The algorithm implemented here uses the switch originally introduced in #14349 to support matrix-vector operations within the ortogonalization scheme, which is the primary motivation to use classical Gram-Schmidt after all; for other vector types, I cannot really do much optimizations because our wrappers do not allow those (and one should use PETSc's own or Trilinos' Belos solvers to get the optimized methods). I plan to extend this also to dealii::Vector and dealii::BlockVector in an upcoming PR because we should really use the optimized path for all of our own vectors.

Once we are happy with the direction and the PR #16745 is merged, I will also write a changelog for this PR.

Fixes #16077, fixes #14864.

kronbichler · 2024-03-14T17:22:28Z

I now implemented the orthogonalization in a dedicated class, rather than in free functions. This helps me to keep all variables local in the context they are used and overall encapsulate the Arnoldi orthogonalization better. On this path, I added extensive documentation of the new class to make sure the interface is understandable. I think the concept is now much better, which can be seen by how compact the solve functions for both GMRES solvers are now.

…alization

kronbichler · 2024-03-15T06:13:22Z

Rebased after the merge of #16745.

peterrum

Very nice 👍

peterrum · 2024-03-19T09:23:52Z

include/deal.II/lac/solver_gmres.h

-      const LinearAlgebra::OrthogonalizationStrategy orthogonalization_strategy,
-      const internal::SolverGMRESImplementation::TmpVectors<VectorType>
-                                               &orthogonal_vectors,
+    ArnoldiProcess::orthonormalize_nth_vector(


Maybe rename dim? I guess it is n?

We have many occurrences; I took the chance to change them all from dim (which we use with different connotation in most places of deal.II, so I agree with your assessment) to n. The one downside is that we have many uses of n formerly dim, so that might be a question. I left it as a separate comment, please express your opinion to see what we like more.

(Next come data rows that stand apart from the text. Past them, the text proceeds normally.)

**config.mk**
```make
export PLATFORM = sky130hd
export DESIGN_NAME = working_day_counter
export DESIGN_NICKNAME = d
export VERILOG_FILES = /design/src/rtl/wdc_pkg.sv /design/src/rtl/working_day_counter.sv
export SDC_FILE = /design/constraint.sdc
export NUM_CORES = 1
export LEC_CHECK = 0
export BUFFER_PORTS_ARGS = -buffer_cell sky130_fd_sc_hd__buf_2
export CAP_MARGIN = 0
export CORE_ASPECT_RATIO = 1.25
export CORE_MARGIN = 4
export CORE_UTILIZATION = 60
export CTS_BUF_LIST = sky130_fd_sc_hd__clkbuf_4 sky130_fd_sc_hd__clkbuf_8
export DETAILED_ROUTE_END_ITERATION = 8
export GPL_ROUTABILITY_DRIVEN = 0
export PLACE_DENSITY = 0.77
export SLEW_MARGIN = 15
export SYNTH_ARGS = -nofsm -noshare
export SYNTH_HDL_FRONTEND = slang
export SYNTH_SLANG_ARGS = --single-unit
```
**constraint.sdc**
```tcl
create_clock -name clock -period 11.5 [get_ports clock]
set_input_delay 2.875 -clock clock [delete_from_list [all_inputs] [get_ports clock]]
set_output_delay 2.875 -clock clock [all_outputs]
set_load 0.01 [all_outputs]
```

peterrum · 2024-03-19T09:24:59Z

include/deal.II/lac/solver_gmres.h

    }



-    template <typename VectorType,
+    template <bool delayed_reorthogonalization,


How much slower is the code without the template argument?

I use fixed-size arrays that depend on this value to use as good register loop blocking as reasonably possible, as I want to load 12 values in the classical Gram-Schmidt and 6 values in the new delayed orthogonalization code path (due to 2 parallel accumulations for the 2 orthogonalization processes running, it gets 12 registers for partial results or input again). I can try with 6 in both cases if you want and measure for a case from cache and a case from main memory (the latter should be memory bandwidth bound, but the shorter the loop, the more likely are visible effects from the translation lookaside buffer or prefetching limitations). I guess this just made a case for measuring, didn't it?

Thank you for the explanation. I am fine with the current status.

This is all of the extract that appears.